PI: Andreas Reinisch
Focus: The research group led by Andreas Reinisch focuses on investigating genetic and molecular events that contribute to the development of clonal hematopoiesis and subsequently lead to the formation of myeloid leukemias. A central aspect of our work is the targeted introduction of genetic alterations (mutations) into normal hematopoietic stem and progenitor cells using CRISPR/Cas9 technology. The goal is to understand how specific genetic changes promote the development of leukemic stem cells, selectively favor their growth, and ultimately lead to the manifestation of leukemia.
In addition, we are dedicated to studying the contribution of clonal hematopoiesis to the development of atherosclerosis and cardiovascular diseases. Through the development and use of a new humanized mouse model that accurately replicates human hematopoiesis and atherosclerotic processes, we aim to better understand the underlying mechanisms.
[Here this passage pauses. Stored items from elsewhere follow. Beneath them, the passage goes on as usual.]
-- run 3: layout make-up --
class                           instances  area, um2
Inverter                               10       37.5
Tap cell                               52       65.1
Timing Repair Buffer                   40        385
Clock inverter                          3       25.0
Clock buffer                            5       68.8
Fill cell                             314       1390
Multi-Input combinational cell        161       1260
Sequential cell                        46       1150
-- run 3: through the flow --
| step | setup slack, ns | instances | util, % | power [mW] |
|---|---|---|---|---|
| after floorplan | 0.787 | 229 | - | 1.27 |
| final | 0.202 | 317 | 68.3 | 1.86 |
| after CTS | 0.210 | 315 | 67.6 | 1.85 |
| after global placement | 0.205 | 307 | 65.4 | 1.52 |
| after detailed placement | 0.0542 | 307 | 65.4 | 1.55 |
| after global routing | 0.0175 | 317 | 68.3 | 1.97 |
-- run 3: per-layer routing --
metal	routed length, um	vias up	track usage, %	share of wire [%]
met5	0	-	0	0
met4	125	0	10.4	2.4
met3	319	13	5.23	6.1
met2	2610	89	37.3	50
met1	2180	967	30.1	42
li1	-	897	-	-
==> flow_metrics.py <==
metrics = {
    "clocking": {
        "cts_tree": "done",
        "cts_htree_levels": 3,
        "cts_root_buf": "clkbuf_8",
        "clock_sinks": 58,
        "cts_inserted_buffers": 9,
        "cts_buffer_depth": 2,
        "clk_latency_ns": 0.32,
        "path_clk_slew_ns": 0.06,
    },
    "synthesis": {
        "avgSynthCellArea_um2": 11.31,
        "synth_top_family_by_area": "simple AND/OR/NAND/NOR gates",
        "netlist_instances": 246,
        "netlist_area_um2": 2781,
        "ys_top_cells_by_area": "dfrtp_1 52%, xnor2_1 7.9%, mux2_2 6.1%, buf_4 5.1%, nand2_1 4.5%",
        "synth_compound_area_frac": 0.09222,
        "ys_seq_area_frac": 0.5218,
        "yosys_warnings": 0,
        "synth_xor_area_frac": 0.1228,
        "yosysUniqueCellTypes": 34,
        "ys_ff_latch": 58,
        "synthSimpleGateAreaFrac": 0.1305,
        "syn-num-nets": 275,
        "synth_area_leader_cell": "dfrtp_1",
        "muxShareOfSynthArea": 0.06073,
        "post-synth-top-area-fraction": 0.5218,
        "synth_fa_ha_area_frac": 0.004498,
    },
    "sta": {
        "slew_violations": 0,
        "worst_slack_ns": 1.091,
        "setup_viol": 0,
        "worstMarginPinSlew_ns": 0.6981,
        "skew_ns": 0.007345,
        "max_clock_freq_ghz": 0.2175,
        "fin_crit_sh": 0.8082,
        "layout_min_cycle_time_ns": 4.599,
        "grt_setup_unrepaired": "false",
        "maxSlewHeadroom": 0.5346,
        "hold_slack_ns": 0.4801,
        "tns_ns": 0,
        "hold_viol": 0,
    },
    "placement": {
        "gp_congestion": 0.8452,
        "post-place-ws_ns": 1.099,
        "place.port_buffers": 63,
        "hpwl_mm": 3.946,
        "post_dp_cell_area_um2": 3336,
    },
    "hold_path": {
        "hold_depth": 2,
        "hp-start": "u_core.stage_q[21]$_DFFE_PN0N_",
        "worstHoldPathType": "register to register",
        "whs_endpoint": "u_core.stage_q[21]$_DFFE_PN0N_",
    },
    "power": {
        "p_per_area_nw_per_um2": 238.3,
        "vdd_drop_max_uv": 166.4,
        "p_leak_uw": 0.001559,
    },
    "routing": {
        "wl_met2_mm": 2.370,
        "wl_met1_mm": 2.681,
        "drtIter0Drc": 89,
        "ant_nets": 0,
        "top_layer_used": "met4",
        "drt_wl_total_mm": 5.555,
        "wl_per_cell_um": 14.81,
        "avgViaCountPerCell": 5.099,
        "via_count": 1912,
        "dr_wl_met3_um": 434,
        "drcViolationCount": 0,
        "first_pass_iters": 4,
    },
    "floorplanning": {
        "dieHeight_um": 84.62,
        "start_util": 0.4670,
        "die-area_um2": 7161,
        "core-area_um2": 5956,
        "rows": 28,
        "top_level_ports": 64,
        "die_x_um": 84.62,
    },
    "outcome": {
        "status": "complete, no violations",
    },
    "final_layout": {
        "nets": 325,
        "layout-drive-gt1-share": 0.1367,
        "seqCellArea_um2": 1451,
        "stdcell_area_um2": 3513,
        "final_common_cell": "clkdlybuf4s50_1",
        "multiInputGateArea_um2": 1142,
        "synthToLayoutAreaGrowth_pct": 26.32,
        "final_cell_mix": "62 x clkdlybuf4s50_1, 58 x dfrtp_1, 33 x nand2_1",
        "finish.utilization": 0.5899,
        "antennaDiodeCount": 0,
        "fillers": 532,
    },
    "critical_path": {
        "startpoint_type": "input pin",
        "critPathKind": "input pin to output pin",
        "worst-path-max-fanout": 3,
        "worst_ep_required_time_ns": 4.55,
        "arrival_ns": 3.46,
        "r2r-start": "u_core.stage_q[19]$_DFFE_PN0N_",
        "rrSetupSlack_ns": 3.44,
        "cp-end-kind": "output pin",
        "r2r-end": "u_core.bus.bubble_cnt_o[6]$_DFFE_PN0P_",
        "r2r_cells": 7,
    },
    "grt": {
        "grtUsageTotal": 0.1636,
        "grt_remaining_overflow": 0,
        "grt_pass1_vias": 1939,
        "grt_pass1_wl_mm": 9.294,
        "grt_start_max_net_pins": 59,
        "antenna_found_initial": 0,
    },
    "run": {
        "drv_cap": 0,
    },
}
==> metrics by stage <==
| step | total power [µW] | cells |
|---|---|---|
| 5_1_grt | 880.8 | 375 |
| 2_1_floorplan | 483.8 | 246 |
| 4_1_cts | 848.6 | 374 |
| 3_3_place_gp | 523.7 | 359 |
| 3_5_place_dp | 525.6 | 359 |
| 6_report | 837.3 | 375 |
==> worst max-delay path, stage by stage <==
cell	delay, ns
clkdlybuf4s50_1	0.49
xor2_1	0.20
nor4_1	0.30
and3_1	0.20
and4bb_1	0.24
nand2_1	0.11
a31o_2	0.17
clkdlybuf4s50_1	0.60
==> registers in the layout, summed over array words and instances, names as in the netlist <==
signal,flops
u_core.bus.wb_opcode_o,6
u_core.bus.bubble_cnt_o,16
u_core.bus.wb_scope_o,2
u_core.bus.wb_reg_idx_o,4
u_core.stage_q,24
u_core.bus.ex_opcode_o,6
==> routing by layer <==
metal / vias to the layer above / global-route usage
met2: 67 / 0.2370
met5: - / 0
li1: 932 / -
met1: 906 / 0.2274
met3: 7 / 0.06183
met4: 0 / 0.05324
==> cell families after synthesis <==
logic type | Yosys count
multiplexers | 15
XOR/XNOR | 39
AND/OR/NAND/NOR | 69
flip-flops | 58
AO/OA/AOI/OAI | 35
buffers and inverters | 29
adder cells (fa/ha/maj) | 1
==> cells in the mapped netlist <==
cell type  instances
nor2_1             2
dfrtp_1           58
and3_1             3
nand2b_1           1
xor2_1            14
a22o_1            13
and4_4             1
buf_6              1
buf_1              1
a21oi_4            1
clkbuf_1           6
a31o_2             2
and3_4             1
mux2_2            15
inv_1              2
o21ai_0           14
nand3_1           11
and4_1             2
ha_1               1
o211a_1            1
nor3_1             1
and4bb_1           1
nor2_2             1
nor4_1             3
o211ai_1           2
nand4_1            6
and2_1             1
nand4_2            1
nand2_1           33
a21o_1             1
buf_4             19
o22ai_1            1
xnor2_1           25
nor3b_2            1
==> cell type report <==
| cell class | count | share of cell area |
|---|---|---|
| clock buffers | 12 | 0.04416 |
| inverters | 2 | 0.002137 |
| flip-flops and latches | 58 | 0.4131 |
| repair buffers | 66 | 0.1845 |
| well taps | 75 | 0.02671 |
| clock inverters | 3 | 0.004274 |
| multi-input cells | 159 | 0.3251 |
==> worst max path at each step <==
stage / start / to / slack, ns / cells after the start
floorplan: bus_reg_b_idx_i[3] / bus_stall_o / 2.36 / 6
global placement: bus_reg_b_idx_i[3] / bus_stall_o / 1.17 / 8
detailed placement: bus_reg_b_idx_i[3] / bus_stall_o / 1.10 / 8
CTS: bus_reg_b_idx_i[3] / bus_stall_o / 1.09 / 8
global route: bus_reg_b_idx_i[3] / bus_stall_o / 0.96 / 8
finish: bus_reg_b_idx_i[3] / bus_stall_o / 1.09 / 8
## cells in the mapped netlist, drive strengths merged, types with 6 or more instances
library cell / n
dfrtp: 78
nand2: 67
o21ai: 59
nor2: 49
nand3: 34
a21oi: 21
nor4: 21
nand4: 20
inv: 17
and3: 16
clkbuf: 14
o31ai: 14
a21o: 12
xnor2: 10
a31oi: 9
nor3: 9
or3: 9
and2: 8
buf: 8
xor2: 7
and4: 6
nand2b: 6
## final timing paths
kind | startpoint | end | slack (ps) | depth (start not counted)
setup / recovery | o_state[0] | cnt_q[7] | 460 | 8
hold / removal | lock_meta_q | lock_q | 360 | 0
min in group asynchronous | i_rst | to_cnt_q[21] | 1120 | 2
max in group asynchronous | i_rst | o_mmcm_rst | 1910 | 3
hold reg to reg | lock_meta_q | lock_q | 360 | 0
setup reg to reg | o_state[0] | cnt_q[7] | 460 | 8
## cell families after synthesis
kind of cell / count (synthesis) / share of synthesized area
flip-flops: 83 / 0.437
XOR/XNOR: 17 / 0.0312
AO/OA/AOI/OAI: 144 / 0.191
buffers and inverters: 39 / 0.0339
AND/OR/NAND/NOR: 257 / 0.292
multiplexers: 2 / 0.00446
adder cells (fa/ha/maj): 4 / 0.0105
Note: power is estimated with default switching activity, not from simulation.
**src/rtl/spi_flash_cmd.sv**
```systemverilog
// SPI mode-0 command engine for serial NOR flash: opcode, optional address, then N read bytes.
// Latency: CLK_DIV setup + 2*CLK_DIV per bit + CLK_DIV hold + CLK_DIV deselect; start is ignored while busy.
module spi_flash_cmd #(
  parameter int CLK_DIV      = 2,
  parameter int ADDR_BYTES   = 3,
  parameter int MAX_RD_BYTES = 256,
  localparam int LW          = $clog2(MAX_RD_BYTES + 1)
) (
  input  logic                    clk,
  input  logic                    rst_n,
  input  logic                    start,
  input  logic [7:0]              cmd_op,
  input  logic                    has_addr,
  input  logic [8*ADDR_BYTES-1:0] addr,
  input  logic [LW-1:0]           rd_len,
  input  logic                    abort,
  input  logic                    spimiso,
  output logic                    spisck,
  output logic                    spimosi,
  output logic                    prom_cs_n,
  output logic [7:0]              rd_data,
  output logic                    rd_valid,
  output logic                    busy,
  output logic                    done,
  output logic                    aborted
);

  localparam int AW = 8 * ADDR_BYTES;
  localparam int TW = 8 + AW;
  localparam int BW = $clog2(8 * MAX_RD_BYTES + TW + 1);
  localparam logic [7:0]    DIV_LAST = 8'(CLK_DIV - 1);
  localparam logic [LW-1:0] MAX_LEN  = LW'(MAX_RD_BYTES);
  localparam bit            DIV1     = (CLK_DIV == 1);

  typedef enum logic [2:0] {IDLE, SETUP, CMD, ADDR, DATA, HOLD, DESEL} state_t;

  state_t        state;
  logic [7:0]    div_cnt;
  logic [BW-1:0] bit_cnt;
  logic [BW-1:0] data_bits;
  logic [TW-2:0] tx_sr;
  logic [6:0]    rx_sr;
  logic          has_addr_q;
  logic          ab_pend;

  logic [LW-1:0] len_clamp;
  logic [BW-1:0] len_bits;
  logic          div_last;

  assign len_clamp = (rd_len > MAX_LEN) ? MAX_LEN : rd_len;
  assign len_bits  = BW'({len_clamp, 3'b000});
  assign div_last  = (div_cnt == DIV_LAST);

  always_ff @(posedge clk or negedge rst_n) begin
    if (!rst_n) begin
      state      <= IDLE;
      div_cnt    <= '0;
      bit_cnt    <= '0;
      data_bits  <= '0;
      tx_sr      <= '0;
      rx_sr      <= '0;
      has_addr_q <= 1'b0;
      ab_pend    <= 1'b0;
      spisck     <= 1'b0;
      spimosi    <= 1'b0;
      prom_cs_n  <= 1'b1;
      rd_data    <= 8'h00;
      rd_valid   <= 1'b0;
      busy       <= 1'b0;
      done       <= 1'b0;
      aborted    <= 1'b0;
    end else begin
      rd_valid <= 1'b0;
      done     <= 1'b0;
      // Once in DESEL the flash is already released, so a late abort changes nothing.
      if (abort && state != IDLE && state != DESEL) begin
        state     <= DESEL;
        spisck    <= 1'b0;
        spimosi   <= 1'b0;
        prom_cs_n <= 1'b1;
        div_cnt   <= '0;
        ab_pend   <= 1'b1;
        if (DIV1) begin
          done    <= 1'b1;
          aborted <= 1'b1;
        end
      end else begin
        case (state)
          IDLE: begin
            if (start) begin
              state      <= SETUP;
              busy       <= 1'b1;
              prom_cs_n  <= 1'b0;
              spisck     <= 1'b0;
              spimosi    <= cmd_op[7];
              tx_sr      <= {cmd_op[6:0], addr};
              has_addr_q <= has_addr;
              data_bits  <= len_bits;
              bit_cnt    <= BW'(8);
              div_cnt    <= '0;
              rx_sr      <= '0;
              ab_pend    <= 1'b0;
            end
          end

          SETUP: begin
            if (div_last) begin
              state   <= CMD;
              div_cnt <= '0;
            end else begin
              div_cnt <= div_cnt + 8'd1;
            end
          end

          CMD, ADDR, DATA: begin
            if (!div_last) begin
              div_cnt <= div_cnt + 8'd1;
            end else begin
              div_cnt <= '0;
              spisck  <= ~spisck;
              if (!spisck) begin
                // Rising sck edge: capture miso; the 8th bit of a byte completes rd_data.
                if (state == DATA) begin
                  rx_sr <= {rx_sr[5:0], spimiso};
                  if (bit_cnt[2:0] == 3'd1) begin
                    rd_data  <= {rx_sr, spimiso};
                    rd_valid <= 1'b1;
                  end
                end
              end else if (bit_cnt != BW'(1)) begin
                bit_cnt <= bit_cnt - BW'(1);
                tx_sr   <= tx_sr << 1;
                spimosi <= (state == DATA) ? 1'b0 : tx_sr[TW-2];
              end else begin
                tx_sr <= tx_sr << 1;
                if (state == CMD && has_addr_q) begin
                  state   <= ADDR;
                  bit_cnt <= BW'(AW);
                  spimosi <= tx_sr[TW-2];
                end else if (state != DATA && data_bits != '0) begin
                  state   <= DATA;
                  bit_cnt <= data_bits;
                  spimosi <= 1'b0;
                end else begin
                  state   <= HOLD;
                  spimosi <= 1'b0;
                end
              end
            end
          end

          HOLD: begin
            if (div_last) begin
              state     <= DESEL;
              prom_cs_n <= 1'b1;
              div_cnt   <= '0;
              if (DIV1) begin
                done    <= 1'b1;
                aborted <= 1'b0;
              end
            end else begin
              div_cnt <= div_cnt + 8'd1;
            end
          end

          DESEL: begin
            if (div_last) begin
              state <= IDLE;
              busy  <= 1'b0;
            end else begin
              div_cnt <= div_cnt + 8'd1;
              // done is registered, so raise it one cycle early to land on the last DESEL cycle.
              if (div_cnt + 8'd1 == DIV_LAST) begin
                done    <= 1'b1;
                aborted <= ab_pend;
              end
            end
          end

          default: state <= IDLE;
        endcase
      end
    end
  end

endmodule

```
Another major focus of our research is the study of the interaction between the bone marrow microenvironment, the so-called bone marrow niche, and both normal and malignant hematopoietic cells. We investigate how the bone marrow environment contributes to leukemogenesis and to what extent leukemia itself can alter its microenvironment.
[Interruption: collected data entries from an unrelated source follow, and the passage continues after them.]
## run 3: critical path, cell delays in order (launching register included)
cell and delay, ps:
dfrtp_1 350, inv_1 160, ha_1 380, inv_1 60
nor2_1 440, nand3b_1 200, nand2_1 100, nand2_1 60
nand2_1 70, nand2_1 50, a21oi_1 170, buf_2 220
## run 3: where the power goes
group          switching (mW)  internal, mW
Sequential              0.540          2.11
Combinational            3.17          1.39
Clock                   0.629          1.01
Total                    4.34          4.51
## config.mk

```make
export PLATFORM = sky130hd
export DESIGN_NAME = mul_result_sequencer
export DESIGN_NICKNAME = d
export VERILOG_FILES = /design/src/rtl/mulseq_pkg.sv /design/src/rtl/mul_result_sequencer.sv
export SDC_FILE = /design/constraint.sdc
export NUM_CORES = 1
export LEC_CHECK = 0
export CORE_AREA = 2 2 118 120
export CTS_BUF_LIST = sky130_fd_sc_hd__clkbuf_8
export DETAILED_ROUTE_END_ITERATION = 7
export DIE_AREA = 0 0 120 122
export PLACE_DENSITY = 0.91
export SYNTH_ARGS = -nofsm -noshare
export SYNTH_HDL_FRONTEND = slang
export SYNTH_SLANG_ARGS = --single-unit
```

## constraint.sdc

```tcl
create_clock -name clk -period 2.6 [get_ports clk]
set_input_delay 0.52 -clock clk [delete_from_list [all_inputs] [get_ports clk]]
set_output_delay 0.52 -clock clk [all_outputs]
set_load 0.03 [all_outputs]
```
$ cat src/rtl/bob_rd_sched.sv
// Read-port scheduler for the branch-order buffer RAM: arbitrates retire, lookup
// and the exception-recovery walk onto one registered-address read port.
module bob_rd_sched #(
    parameter int ADDR_WIDTH = 6,
    parameter int ADDR_COUNT = 48,
    parameter int STARVE_LIM = 3
) (
    input  logic                  clk,
    input  logic                  rst,
    input  logic                  ret_req,
    input  logic [ADDR_WIDTH-1:0] ret_addr,
    output logic                  ret_gnt,
    input  logic                  lookup_req,
    input  logic [ADDR_WIDTH-1:0] lookup_addr,
    output logic                  lookup_gnt,
    input  logic                  walk_start,
    input  logic [ADDR_WIDTH-1:0] walk_from,
    input  logic [ADDR_WIDTH-1:0] walk_to,
    output logic                  walk_busy,
    output logic                  walk_done,
    output logic                  addr_err,
    output logic                  ram_read_clkEn,
    output logic [ADDR_WIDTH-1:0] ram_read_addr,
    output logic                  rsp_vld,
    output logic [1:0]            rsp_src,
    output logic [ADDR_WIDTH-1:0] rsp_addr
);
    typedef enum logic [1:0] {IDLE, WALK, DONE} state_t;
    localparam logic [1:0] SRC_RET = 2'd0, SRC_LKP = 2'd1, SRC_WALK = 2'd2;
    localparam int SW = $clog2(STARVE_LIM + 1);
    localparam logic [ADDR_WIDTH:0]   CNT  = (ADDR_WIDTH+1)'(ADDR_COUNT);
    localparam logic [ADDR_WIDTH-1:0] LAST = ADDR_WIDTH'(ADDR_COUNT - 1);

    state_t                state, state_nxt;
    logic [ADDR_WIDTH-1:0] ptr, ptr_nxt, to_q;
    logic [SW-1:0]         starve;
    logic [1:0]            gnt_src;
    logic                  walk_gnt;

    // Zero-extend before comparing so ADDR_COUNT == 2**ADDR_WIDTH still works.
    wire ret_in   = {1'b0, ret_addr}    < CNT;
    wire lk_in    = {1'b0, lookup_addr} < CNT;
    wire range_in = ({1'b0, walk_from} < CNT) && ({1'b0, walk_to} < CNT);
    wire ret_ok   = ret_req && ret_in;
    wire lk_ok    = lookup_req && lk_in;
    wire walk_ok  = (state == IDLE) && walk_start && range_in;
    wire starved  = (starve == SW'(STARVE_LIM));

    assign ptr_nxt = (ptr == LAST) ? '0 : ptr + 1'b1;

    always_ff @(posedge clk) begin
        if (rst) state <= IDLE;
        else     state <= state_nxt;
    end

    always_comb begin
        state_nxt = state;
        case (state)
            IDLE:    if (walk_ok) state_nxt = (walk_from == walk_to) ? DONE : WALK;
            WALK:    if (ptr_nxt == to_q) state_nxt = DONE;
            DONE:    state_nxt = IDLE;
            default: state_nxt = IDLE;
        endcase
    end

    always_comb begin
        ret_gnt        = 1'b0;
        lookup_gnt     = 1'b0;
        walk_gnt       = 1'b0;
        ram_read_addr  = '0;
        gnt_src        = SRC_RET;
        walk_busy      = (state != IDLE);
        walk_done      = (state == DONE);
        addr_err       = !rst && ((ret_req && !ret_in) || (lookup_req && !lk_in) ||
                                  ((state == IDLE) && walk_start && !range_in));
        if (!rst) begin
            if (state == WALK) begin
                walk_gnt = 1'b1; ram_read_addr = ptr; gnt_src = SRC_WALK;
            end else if (lk_ok && starved) begin
                lookup_gnt = 1'b1; ram_read_addr = lookup_addr; gnt_src = SRC_LKP;
            end else if (ret_ok) begin
                ret_gnt = 1'b1; ram_read_addr = ret_addr; gnt_src = SRC_RET;
            end else if (lk_ok) begin
                lookup_gnt = 1'b1; ram_read_addr = lookup_addr; gnt_src = SRC_LKP;
            end
        end
        ram_read_clkEn = ret_gnt | lookup_gnt | walk_gnt;
    end

    always_ff @(posedge clk) begin
        if (rst) begin
            ptr  <= '0;
            to_q <= '0;
        end else if (walk_ok) begin
            ptr  <= walk_from;
            to_q <= walk_to;
        end else if (state == WALK) begin
            ptr  <= ptr_nxt;
        end
    end

    // Out-of-range lookups neither count as denials nor reset the count.
    always_ff @(posedge clk) begin
        if (rst)                            starve <= '0;
        else if (lookup_gnt || !lookup_req) starve <= '0;
        else if (lk_ok && state != WALK && !starved) starve <= starve + SW'(1);
    end

    always_ff @(posedge clk) begin
        if (rst) begin
            rsp_vld  <= 1'b0;
            rsp_src  <= SRC_RET;
            rsp_addr <= '0;
        end else begin
            rsp_vld  <= ram_read_clkEn;
            rsp_src  <= gnt_src;
            rsp_addr <= ram_read_addr;
        end
    end
endmodule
To address these specific research questions, our group places great emphasis on the development and application of innovative methods. Among other things, we use humanized mouse models and customized gene-editing technologies for human primary tissue. Additionally, we employ a wide array of cutting-edge assays to evaluate the function and potential of hematopoietic stem and progenitor cells, aiming to better understand the underlying mechanisms of leukemogenesis and develop potential new therapeutic approaches.
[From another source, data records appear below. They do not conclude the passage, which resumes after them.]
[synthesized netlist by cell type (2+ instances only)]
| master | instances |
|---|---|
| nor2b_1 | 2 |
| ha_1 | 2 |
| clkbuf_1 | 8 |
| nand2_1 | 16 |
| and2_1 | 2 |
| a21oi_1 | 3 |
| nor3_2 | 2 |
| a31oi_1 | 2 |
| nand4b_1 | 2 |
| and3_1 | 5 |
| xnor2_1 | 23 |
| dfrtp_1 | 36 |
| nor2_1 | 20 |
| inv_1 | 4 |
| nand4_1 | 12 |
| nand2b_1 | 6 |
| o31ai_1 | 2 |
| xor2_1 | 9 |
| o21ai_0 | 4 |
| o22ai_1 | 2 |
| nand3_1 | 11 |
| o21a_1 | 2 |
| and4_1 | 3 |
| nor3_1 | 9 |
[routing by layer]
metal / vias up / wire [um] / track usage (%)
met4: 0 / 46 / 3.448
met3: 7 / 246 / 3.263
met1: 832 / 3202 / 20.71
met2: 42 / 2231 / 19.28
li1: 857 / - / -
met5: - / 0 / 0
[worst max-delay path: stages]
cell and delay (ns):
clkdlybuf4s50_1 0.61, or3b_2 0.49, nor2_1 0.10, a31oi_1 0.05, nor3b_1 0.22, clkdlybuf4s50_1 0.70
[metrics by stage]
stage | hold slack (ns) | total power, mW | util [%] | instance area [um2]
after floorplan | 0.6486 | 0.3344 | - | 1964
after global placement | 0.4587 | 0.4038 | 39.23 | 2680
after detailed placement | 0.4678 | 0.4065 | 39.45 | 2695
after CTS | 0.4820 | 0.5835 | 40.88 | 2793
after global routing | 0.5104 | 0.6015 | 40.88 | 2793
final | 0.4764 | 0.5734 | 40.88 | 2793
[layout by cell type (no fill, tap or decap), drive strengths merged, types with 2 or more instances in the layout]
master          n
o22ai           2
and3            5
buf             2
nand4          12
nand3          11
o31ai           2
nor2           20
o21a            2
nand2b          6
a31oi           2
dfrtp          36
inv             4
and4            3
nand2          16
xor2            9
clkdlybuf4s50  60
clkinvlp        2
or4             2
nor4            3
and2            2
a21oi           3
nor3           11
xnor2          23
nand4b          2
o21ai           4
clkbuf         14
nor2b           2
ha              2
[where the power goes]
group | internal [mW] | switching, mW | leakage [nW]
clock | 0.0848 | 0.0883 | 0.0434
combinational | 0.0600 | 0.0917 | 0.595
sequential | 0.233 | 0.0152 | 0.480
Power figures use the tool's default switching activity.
<file path="config.mk">
export PLATFORM = sky130hd
export DESIGN_NAME = seq_mul8_nibble_flat
export DESIGN_NICKNAME = d
export VERILOG_FILES = /design/src/rtl/mul_pkg.sv /design/src/rtl/seq_mul8_nibble_if.sv /design/src/rtl/mul4_unit.sv /design/src/rtl/seq_mul8_nibble.sv /design/src/flat_wrapper.sv
export SDC_FILE = /design/constraint.sdc
export NUM_CORES = 1
export LEC_CHECK = 0
export ABC_AREA = 1
export BUFFER_PORTS_ARGS = -buffer_cell sky130_fd_sc_hd__buf_2
export CORE_ASPECT_RATIO = 1.4
export CORE_MARGIN = 5
export CORE_UTILIZATION = 60
export CTS_CLUSTER_DIAMETER = 200
export CTS_CLUSTER_SIZE = 25
export DETAILED_ROUTE_END_ITERATION = 8
export GPL_TIMING_DRIVEN = 1
export PLACE_DENSITY = 0.81
export SLEW_MARGIN = 20
export SYNTH_ARGS = -nofsm -noshare
export SYNTH_HDL_FRONTEND = slang
export SYNTH_SLANG_ARGS = --single-unit
</file>
<file path="constraint.sdc">
create_clock -name clk -period 6.53 [get_ports clk]
set_clock_uncertainty 0.05 [all_clocks]
set_input_delay 0.3265 -clock clk [delete_from_list [all_inputs] [get_ports clk]]
set_output_delay 0.3265 -clock clk [all_outputs]
set_load 0.03 [all_outputs]
</file>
A unique feature of our research, and an important translational aspect of our work, is the use and study of primary patient samples, made possible through close collaboration with the Leukemia Biobank. Through our strong network of national and international partners, as well as the utilization of the infrastructure at the Medical University of Graz, we contribute to translating preclinical findings into clinical research and improving treatment options for patients with hematological diseases.